貸宅地や貸家建付地

 他人に貸し付けている土地、つまり「貸宅地」については、通常の評価額から借地人の持っている「借地権価額」を控除して評価することになっています。その計算式は下記のとおりです。

貸宅地の評価額=その宅地の通常の評価額−(その宅地の通常の評価額×借地権割合)

 この場合の「借地権割合」は、借地人と話し合って決めるわけではなく、各地域ごとに一定の割合が決められて路線価図に記載されていますから、それによって機械的に計算します。
 なお、貸宅地は、地主に相続があった場合の財産ですが、逆に、借地人に相続があれば「借地権」が相続財産となります。

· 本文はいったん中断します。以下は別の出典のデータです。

$ cat src/rtl/hazard_pkg.sv
// hazard_pkg: shared types and constants for the Tuse/Tnew hazard scoreboard.
//
// Contents:
//   AW_MAX/TW_MAX  storage widths of the entry fields; narrower parameters zero-extend
//   TUSE_NONE      Tuse code meaning "operand not read" (all-ones at the default width)
//   FWD_RF         forward select meaning "no forwarding, use regfile / own value"
//   MUL_LAT_DEF    default mult/multu MD-unit occupancy
//   DIV_LAT_DEF    default div/divu MD-unit occupancy
//   sb_entry_t     one scoreboard entry (one per pipeline stage after D)
package hazard_pkg;

    localparam int unsigned AW_MAX      = 8;
    localparam int unsigned TW_MAX      = 8;
    localparam int unsigned TW_DEF      = 3;

    localparam logic [TW_DEF-1:0] TUSE_NONE = '1;

    localparam int unsigned FWD_RF      = 0;

    localparam int unsigned MUL_LAT_DEF = 5;
    localparam int unsigned DIV_LAT_DEF = 10;

    typedef struct packed {
        logic              valid;
        logic              we;
        logic [AW_MAX-1:0] waddr;
        logic [TW_MAX-1:0] tnew;     // cycles until the result can be forwarded
        logic [AW_MAX-1:0] rs;
        logic [AW_MAX-1:0] rt;
        logic              md_start;
        logic              md_div;
    } sb_entry_t;

    function automatic int unsigned max_u(input int unsigned a, input int unsigned b);
        return (a > b) ? a : b;
    endfunction

endpackage
`src/rtl/serial_add_pkg.sv`:
```
// Shared definitions for the bit-serial adder controller: FSM encoding and
// a constant clog2 used to size the bit counter.
package serial_add_pkg;

  typedef enum logic [1:0] {
    S_IDLE = 2'd0,
    S_RUN  = 2'd1,
    S_DONE = 2'd2
  } state_e;

  function automatic int clog2(input int v);
    int r;
    r = 0;
    while ((1 << r) < v) r++;
    return r;
  endfunction

endpackage

```
`src/rtl/serial_add_ctrl_fa.sv`:
```
// One-bit combinational full-adder cell.
module fa (
  input  logic a,
  input  logic b,
  input  logic cin,
  output logic sum,
  output logic cout
);

  assign sum  = a ^ b ^ cin;
  assign cout = (a & b) | (a & cin) | (b & cin);

endmodule

```
`src/rtl/serial_add_ctrl.sv`:
```
// Bit-serial adder: sequences one fa cell over WIDTH cycles, LSB first,
// behind a start/busy/done handshake.
module serial_add_ctrl
  import serial_add_pkg::*;
#(
  parameter int WIDTH = 8
) (
  input  logic             clk,
  input  logic             rst,
  input  logic             start,
  input  logic [WIDTH-1:0] a,
  input  logic [WIDTH-1:0] b,
  input  logic             cin,
  output logic             busy,
  output logic             done,
  output logic [WIDTH-1:0] sum,
  output logic             cout
);

  localparam int            CW   = (clog2(WIDTH + 1) < 1) ? 1 : clog2(WIDTH + 1);
  localparam logic [CW-1:0] LAST = CW'(WIDTH - 1);

  state_e           state_q, state_d;
  logic [WIDTH-1:0] sha_q, sha_d;
  logic [WIDTH-1:0] shb_q, shb_d;
  logic [WIDTH-1:0] sum_q, sum_d;
  logic             carry_q, carry_d;
  logic             cout_q, cout_d;
  logic [CW-1:0]    cnt_q, cnt_d;
  logic             fa_sum, fa_cout;

  fa u_fa (
    .a    (sha_q[0]),
    .b    (shb_q[0]),
    .cin  (carry_q),
    .sum  (fa_sum),
    .cout (fa_cout)
  );

  always_comb begin
    state_d = state_q;
    sha_d   = sha_q;
    shb_d   = shb_q;
    sum_d   = sum_q;
    carry_d = carry_q;
    cout_d  = cout_q;
    cnt_d   = cnt_q;
    case (state_q)
      S_RUN: begin
        sha_d          = sha_q >> 1;
        shb_d          = shb_q >> 1;
        sum_d          = sum_q >> 1;
        sum_d[WIDTH-1] = fa_sum;
        carry_d        = fa_cout;
        cnt_d          = cnt_q + CW'(1);
        if (cnt_q == LAST) begin
          state_d = S_DONE;
          cout_d  = fa_cout;
        end
      end
      // IDLE, DONE and the unused encoding all accept a new request.
      default: begin
        if (start) begin
          state_d = S_RUN;
          sha_d   = a;
          shb_d   = b;
          carry_d = cin;
          cnt_d   = '0;
          sum_d   = '0;
        end else begin
          state_d = S_IDLE;
        end
      end
    endcase
  end

  always_ff @(posedge clk) begin
    if (rst) begin
      state_q <= S_IDLE;
      sha_q   <= '0;
      shb_q   <= '0;
      sum_q   <= '0;
      carry_q <= 1'b0;
      cout_q  <= 1'b0;
      cnt_q   <= '0;
    end else begin
      state_q <= state_d;
      sha_q   <= sha_d;
      shb_q   <= shb_d;
      sum_q   <= sum_d;
      carry_q <= carry_d;
      cout_q  <= cout_d;
      cnt_q   <= cnt_d;
    end
  end

  assign busy = (state_q == S_RUN);
  assign done = (state_q == S_DONE);
  assign sum  = sum_q;
  assign cout = cout_q;

endmodule

```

借地権の価額は、上の算式の後段部分で求めることができます。
 建物が乗っている土地を「建付地」といいますが、その建物に借家人がいると、その建物は「貸家」となり、その敷地を「貸家建付地」と呼びます。
 戸建ての家屋を貸している場合はもちろん、賃貸アパートや賃貸マンションの敷地も貸家建付地となります。

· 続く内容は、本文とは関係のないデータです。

===== config.mk =====
export PLATFORM = sky130hd
export DESIGN_NAME = seg_scan_ctrl
export DESIGN_NICKNAME = d
export VERILOG_FILES = /design/src/rtl/seg_scan_ctrl.sv
export SDC_FILE = /design/constraint.sdc
export NUM_CORES = 1
export LEC_CHECK = 0
export CAP_MARGIN = 25
export CORE_MARGIN = 3
export CORE_UTILIZATION = 55
export CTS_CLUSTER_DIAMETER = 40
export DETAILED_ROUTE_END_ITERATION = 7
export DONT_BUFFER_PORTS = 1
export PLACE_DENSITY = 0.7
export SLEW_MARGIN = 10
export SYNTH_ARGS = -nofsm -noshare
export SYNTH_HDL_FRONTEND = slang
export SYNTH_SLANG_ARGS = --single-unit

===== constraint.sdc =====
create_clock -name clk -period 8.5 [get_ports clk]
set_input_delay 0.425 -clock clk [delete_from_list [all_inputs] [get_ports clk]]
set_output_delay 0.425 -clock clk [all_outputs]
set_load 0.005 [all_outputs]

===== src/rtl/seg_scan_ctrl.sv =====
// seg_scan_ctrl: scan controller for an eight-digit seven-segment decoder.
// Holds a 32-bit value (eight hex nibbles) and steps the digit select 0..7,
// spending CLK_DIV cycles on each digit. New values are double-buffered and
// swapped only when the scan wraps, so a frame is never torn.
//
// Ports:
//   clk          system clock, rising edge
//   rst_n        asynchronous active-low reset
//   load         strobe: capture data_in into the pending buffer
//   data_in      value to display; nibble k is shown on digit k
//   digit_en     per-digit enable; bit k low blanks digit k
//   num          nibble for the current digit (registered)
//   sel          current digit index (registered)
//   blank        current digit disabled (registered)
//   frame_start  one-cycle pulse when sel wraps to 0
//   update_ack   one-cycle pulse when the pending value becomes displayed
module seg_scan_ctrl #(
    parameter int unsigned CLK_DIV = 100000
) (
    input  logic        clk,
    input  logic        rst_n,
    input  logic        load,
    input  logic [31:0] data_in,
    input  logic [7:0]  digit_en,
    output logic [3:0]  num,
    output logic [2:0]  sel,
    output logic        blank,
    output logic        frame_start,
    output logic        update_ack
);

    localparam int unsigned CNT_W  = (CLK_DIV > 1) ? $clog2(CLK_DIV) : 1;
    localparam int unsigned DATA_W = 32;
    localparam int unsigned SEL_W  = 3;

    logic [CNT_W-1:0]  r_cnt;
    logic [DATA_W-1:0] r_disp;
    logic [DATA_W-1:0] r_pend;
    logic              r_pend_valid;
    logic [3:0]        r_num;
    logic [SEL_W-1:0]  r_sel;
    logic              r_blank;
    logic              r_frame_start;
    logic              r_update_ack;

    logic              w_tick;
    logic              w_wrap;
    logic              w_swap;
    logic [SEL_W-1:0]  w_sel_next;
    logic [DATA_W-1:0] w_disp_src;

    // Slot timing and frame-boundary decode
    always_comb begin
        w_tick     = (r_cnt == CNT_W'(CLK_DIV - 1));
        w_sel_next = r_sel + SEL_W'(1);
        w_wrap     = w_tick && (r_sel == SEL_W'(7));
        w_swap     = w_wrap && r_pend_valid;
        // On a swap digit 0 is taken from the pending value so it shows at once
        w_disp_src = w_swap ? r_pend : r_disp;
    end

    // Prescaler
    always_ff @(posedge clk or negedge rst_n) begin
        if (!rst_n) begin
            r_cnt <= '0;
        end else if (w_tick) begin
            r_cnt <= '0;
        end else begin
            r_cnt <= r_cnt + CNT_W'(1);
        end
    end

    // Pending/display buffers; a load on the swap cycle stays pending
    always_ff @(posedge clk or negedge rst_n) begin
        if (!rst_n) begin
            r_disp       <= '0;
            r_pend       <= '0;
            r_pend_valid <= 1'b0;
        end else begin
            if (w_swap) begin
                r_disp <= r_pend;
            end
            if (load) begin
                r_pend       <= data_in;
                r_pend_valid <= 1'b1;
            end else if (w_swap) begin
                r_pend_valid <= 1'b0;
            end
        end
    end

    // Scan outputs, updated only on slot ticks
    always_ff @(posedge clk or negedge rst_n) begin
        if (!rst_n) begin
            r_sel         <= '0;
            r_num         <= '0;
            r_blank       <= 1'b1;
            r_frame_start <= 1'b0;
            r_update_ack  <= 1'b0;
        end else begin
            r_frame_start <= w_wrap;
            r_update_ack  <= w_swap;
            if (w_tick) begin
                r_sel   <= w_sel_next;
                r_num   <= w_disp_src[{w_sel_next, 2'b00} +: 4];
                r_blank <= ~digit_en[w_sel_next];
            end
        end
    end

    assign num         = r_num;
    assign sel         = r_sel;
    assign blank       = r_blank;
    assign frame_start = r_frame_start;
    assign update_ack  = r_update_ack;

endmodule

貸宅地の場合は、家屋は借地人のものですが、貸家建付地は、家屋も地主の所有財産です。したがって、その土地については、借地権のような強い権利がついているわけではありません。
 しかし、家屋には第三者が居住しているわけですから、相続があったといっても、すぐに建物を取り壊して土地を処分するわけにもいきません。
 そこで、貸家建付地については、下記のような計算式で評価することにしています。
貸家建付地の評価額=その宅地の通常の評価額−(その宅地の通常の評価額×借地権割合×借家権割合×賃借割合)
ここで、「賃貸割合」は、貸家がアパート等の場合、貸家の全床面積に対する課税時期に賃貸している部分の床面積の割合をいいます(継続的に賃貸されている場合の一時的な空室は、賃貸されているものとしてかまいません)。
 この評価方法は、借地権割合と借家権割合をかけた分だけ通常の評価額より割引するということです。
 したがって、通常の評価額が2,000万円の貸家建付地の場合、借地権割合が70%、借家権割合が30%(空室がなく賃貸割合は100%)
とすると、「70%×30%=21%」となりますから、「2,000万円×21%=420万円」が、通常の評価額より割り引かれる金額ということになります。
 なお、「借家権割合」は現在、30%(全国一律)となっています。